> [INSTRUCTIONS FOR THE TASK]:
If a line in the records below contains the word "design", return that line.

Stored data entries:
This is an optimization exercise on Yosys and OpenROAD, whose aim is small area, a short achievable clock period and few clock cycles per item, not a production implementation.
The RTL was checked by simulation tests, not by an equivalence proof against the original design.
Power figures rest on the tool's default switching activity, not on a simulated workload.

==> flow/design.v <==
module prio_derive (
    input  wire        clk,
    input  wire        rst,
    input  wire        in_valid,
    output wire        in_ready,
    input  wire [63:0] in_table,
    output reg         out_valid,
    input  wire        out_ready,
    output reg  [19:0] out_order,
    output reg  [2:0]  out_diag
);
    localparam [2:0] D_NONE   = 3'd0,
                     D_OPAQUE = 3'd1,
                     D_AMBIG  = 3'd2,
                     D_MERGE  = 3'd3,
                     D_VERIFY = 3'd4;
    function req;                    
        input [1:0] v;
        input [1:0] t;
        input [3:0] A;
        integer u;
        reg d0, d1;
        begin
            d0 = 1'b1; d1 = 1'b1;    
            for (u = 0; u < 4; u = u + 1)
                if (A[u] && u != t) begin
                    if (u[0] == t[0]) d0 = 1'b0;
                    if (u[1] == t[1]) d1 = 1'b0;
                end
            if (d0)      req = (v[0] == t[0]);
            else if (d1) req = (v[1] == t[1]);
            else         req = (v == t);
        end
    endfunction
    function [1:0] level;
        input [31:0] q;
        input [3:0]  A;
        input [1:0]  t;
        integer s;
        reg o, at, af, e;
        begin
            o = 1'b1; at = 1'b0; af = 1'b0;
            for (s = 0; s < 16; s = s + 1)
                if ((s & ~A) == 0 && s != A) begin
                    e = req(q[2*s +: 2], t, A);
                    if (s[t]) o = o & e;
                    else begin
                        at = at | e;
                        af = af | !e;
                    end
                end
            if (!o)            level = 2'd1;
            else if (at && af) level = 2'd2;
            else if (at)       level = 2'd0;
            else               level = 2'd3;
        end
    endfunction
    function [1:0] sub2;
        input [31:0] q;
        input [3:0]  A;
        reg [1:0] p, r, res;
        integer c;
        begin
            p = q[2*A +: 2];
            res = 2'd0;
            for (c = 0; c < 4; c = c + 1)
                if (A[c] && req(p, c, A)) begin
                    r = level(q, A, c);
                    res = (r == 2'd3) ? 2'd0 : r;
                end
            sub2 = res;
        end
    endfunction
    function [1:0] sub3;
        input [31:0] q;
        input [3:0]  A;
        reg [1:0] p, r, res;
        integer c;
        begin
            p = q[2*A +: 2];
            res = 2'd0;
            for (c = 0; c < 4; c = c + 1)
                if (A[c] && req(p, c, A)) begin
                    r = level(q, A, c);
                    res = (r == 2'd3) ? sub2(q, A & ~(4'd1 << c)) : r;
                end
            sub3 = res;
        end
    endfunction
    function [1:0] suborder;
        input [31:0] q;
        reg [1:0] p, r, res;
        integer c;
        begin
            p = q[31:30];
            res = 2'd0;
            for (c = 0; c < 4; c = c + 1)
                if (p == c) begin
                    r = level(q, 4'hf, c);
                    res = (r == 2'd3) ? sub3(q, 4'hf & ~(4'd1 << c)) : r;
                end
            suborder = res;
        end
    endfunction
    wire [31:0] q0, q1;              
    genvar g;
    generate
        for (g = 0; g < 16; g = g + 1) begin : g_split
            assign q0[2*g +: 2] = in_table[4*g     +: 2];
            assign q1[2*g +: 2] = in_table[4*g + 2 +: 2];
        end
    endgenerate
    wire [1:0] f0 = suborder(q0);
    wire [1:0] f1 = suborder(q1);
    reg  [3:0] pr0, pr1;
    reg  [3:0] ab0 [0:3];
    reg  [3:0] ab1 [0:3];
    reg        mok, vfail, same;
    integer x, y;
    always @* begin
        for (x = 0; x < 4; x = x + 1) begin
            pr0[x] = (q0[2*(1 << x) +: 2] == x);
            pr1[x] = (q1[2*(1 << x) +: 2] == x);
            for (y = 0; y < 4; y = y + 1) begin
                ab0[x][y] = (q0[2*((1 << x) | (1 << y)) +: 2] == x);
                ab1[x][y] = (q1[2*((1 << x) | (1 << y)) +: 2] == x);
            end
        end
        mok = 1'b1;
        for (x = 0; x < 3; x = x + 1) begin
            if (pr0[x] != pr1[x]) mok = 1'b0;
            for (y = x + 1; y < 3; y = y + 1)
                if (ab0[x][y] != ab1[x][y]) mok = 1'b0;
            if (pr0[3] && pr1[3] && pr0[x] && ab0[3][x] && !ab1[3][x]) mok = 1'b0;
        end
        vfail = (q0[1:0] == 2'd3) != (q1[1:0] == 2'd3);
        same = pr0[3] & pr1[3];
        for (x = 0; x < 3; x = x + 1)
            if (pr0[x] && ab0[3][x] != ab1[3][x]) same = 1'b0;
    end
    assign in_ready = !out_valid || out_ready;
    reg  [1:0] r_f0, r_f1;
    reg        r_mok, r_vf;
    reg  [2:0] r_pr;                 
    reg        r_s0, r_s1;           
    reg  [2:0] r_tt;                 
    reg  [2:0] r_a0, r_a1;           
    reg        r_same;               
    always @(posedge clk) begin
        if (rst)
            out_valid <= 1'b0;
        else if (in_ready)
            out_valid <= in_valid;
    end
    always @(posedge clk) begin
        if (in_ready) begin
            r_f0  <= f0;
            r_f1  <= f1;
            r_mok <= mok;
            r_vf  <= vfail;
            r_pr  <= pr0[2:0];
            r_s0  <= pr0[3];
            r_s1  <= pr1[3];
            r_tt  <= {ab0[1][2], ab0[0][2], ab0[0][1]};
            r_a0  <= {ab0[3][2], ab0[3][1], ab0[3][0]};
            r_a1  <= {ab1[3][2], ab1[3][1], ab1[3][0]};
            r_same <= same;
        end
    end
    reg        fail;
    reg  [3:0] bel [0:4];            
    reg  [4:0] here;
    reg  [4:0] at [0:4];             
    reg  [3:0] nib [0:4];
    reg        emp;
    reg        ov [0:2][0:2];        
    integer e, k;
    function [4:0] onehot_cnt;       
        input [3:0] b;
        begin
            case (b)
                4'b0000:                                     onehot_cnt = 5'b00001;
                4'b0001, 4'b0010, 4'b0100, 4'b1000:          onehot_cnt = 5'b00010;
                4'b0011, 4'b0101, 4'b0110, 4'b1001,
                4'b1010, 4'b1100:                            onehot_cnt = 5'b00100;
                4'b0111, 4'b1011, 4'b1101, 4'b1110:          onehot_cnt = 5'b01000;
                default:                                     onehot_cnt = 5'b10000;
            endcase
        end
    endfunction
    always @* begin
        if (r_f0 != 2'd0)      out_diag = {1'b0, r_f0};
        else if (r_f1 != 2'd0) out_diag = {1'b0, r_f1};
        else if (!r_mok)       out_diag = D_MERGE;
        else if (r_vf)         out_diag = D_VERIFY;
        else                   out_diag = D_NONE;
        fail = (r_f0 != 2'd0) | (r_f1 != 2'd0) | !r_mok | r_vf;
        ov[0][1] = r_tt[0]; ov[1][0] = !r_tt[0];
        ov[0][2] = r_tt[1]; ov[2][0] = !r_tt[1];
        ov[1][2] = r_tt[2]; ov[2][1] = !r_tt[2];
        ov[0][0] = 1'b0; ov[1][1] = 1'b0; ov[2][2] = 1'b0;
        for (x = 0; x < 3; x = x + 1) begin
            bel[x] = 4'd0;
            for (y = 0; y < 3; y = y + 1)
                if (y != x) bel[x][y < x ? y : y - 1] = r_pr[y] & ov[x][y];
            bel[x][2] = r_s0 & !r_a0[x];
            bel[x][3] = r_s1 & !r_same & !r_a1[x];
            here[x] = r_pr[x];
        end
        bel[3] = {1'b0, r_pr & r_a0};
        bel[4] = {r_s0, r_pr & r_a1};
        here[3] = r_s0;
        here[4] = r_s1 & !r_same;
        for (e = 0; e < 5; e = e + 1)
            at[e] = here[e] ? onehot_cnt(bel[e]) : 5'd0;
        for (k = 0; k < 5; k = k + 1) begin
            emp = fail | !(at[0][k] | at[1][k] | at[2][k] | at[3][k] | at[4][k]);
            nib[k][3] = emp;
            nib[k][2] = emp | (at[3][k] & !r_same) | at[4][k];
            nib[k][1] = emp | at[2][k] | (at[3][k] & r_same);
            nib[k][0] = emp | at[1][k] | (at[3][k] & r_same) | at[4][k];
        end
        out_order = {nib[0], nib[1], nib[2], nib[3], nib[4]};
    end
endmodule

> [ANSWER BOX]:
The RTL was checked by simulation tests, not by an equivalence proof against the original design.
==> flow/design.v <==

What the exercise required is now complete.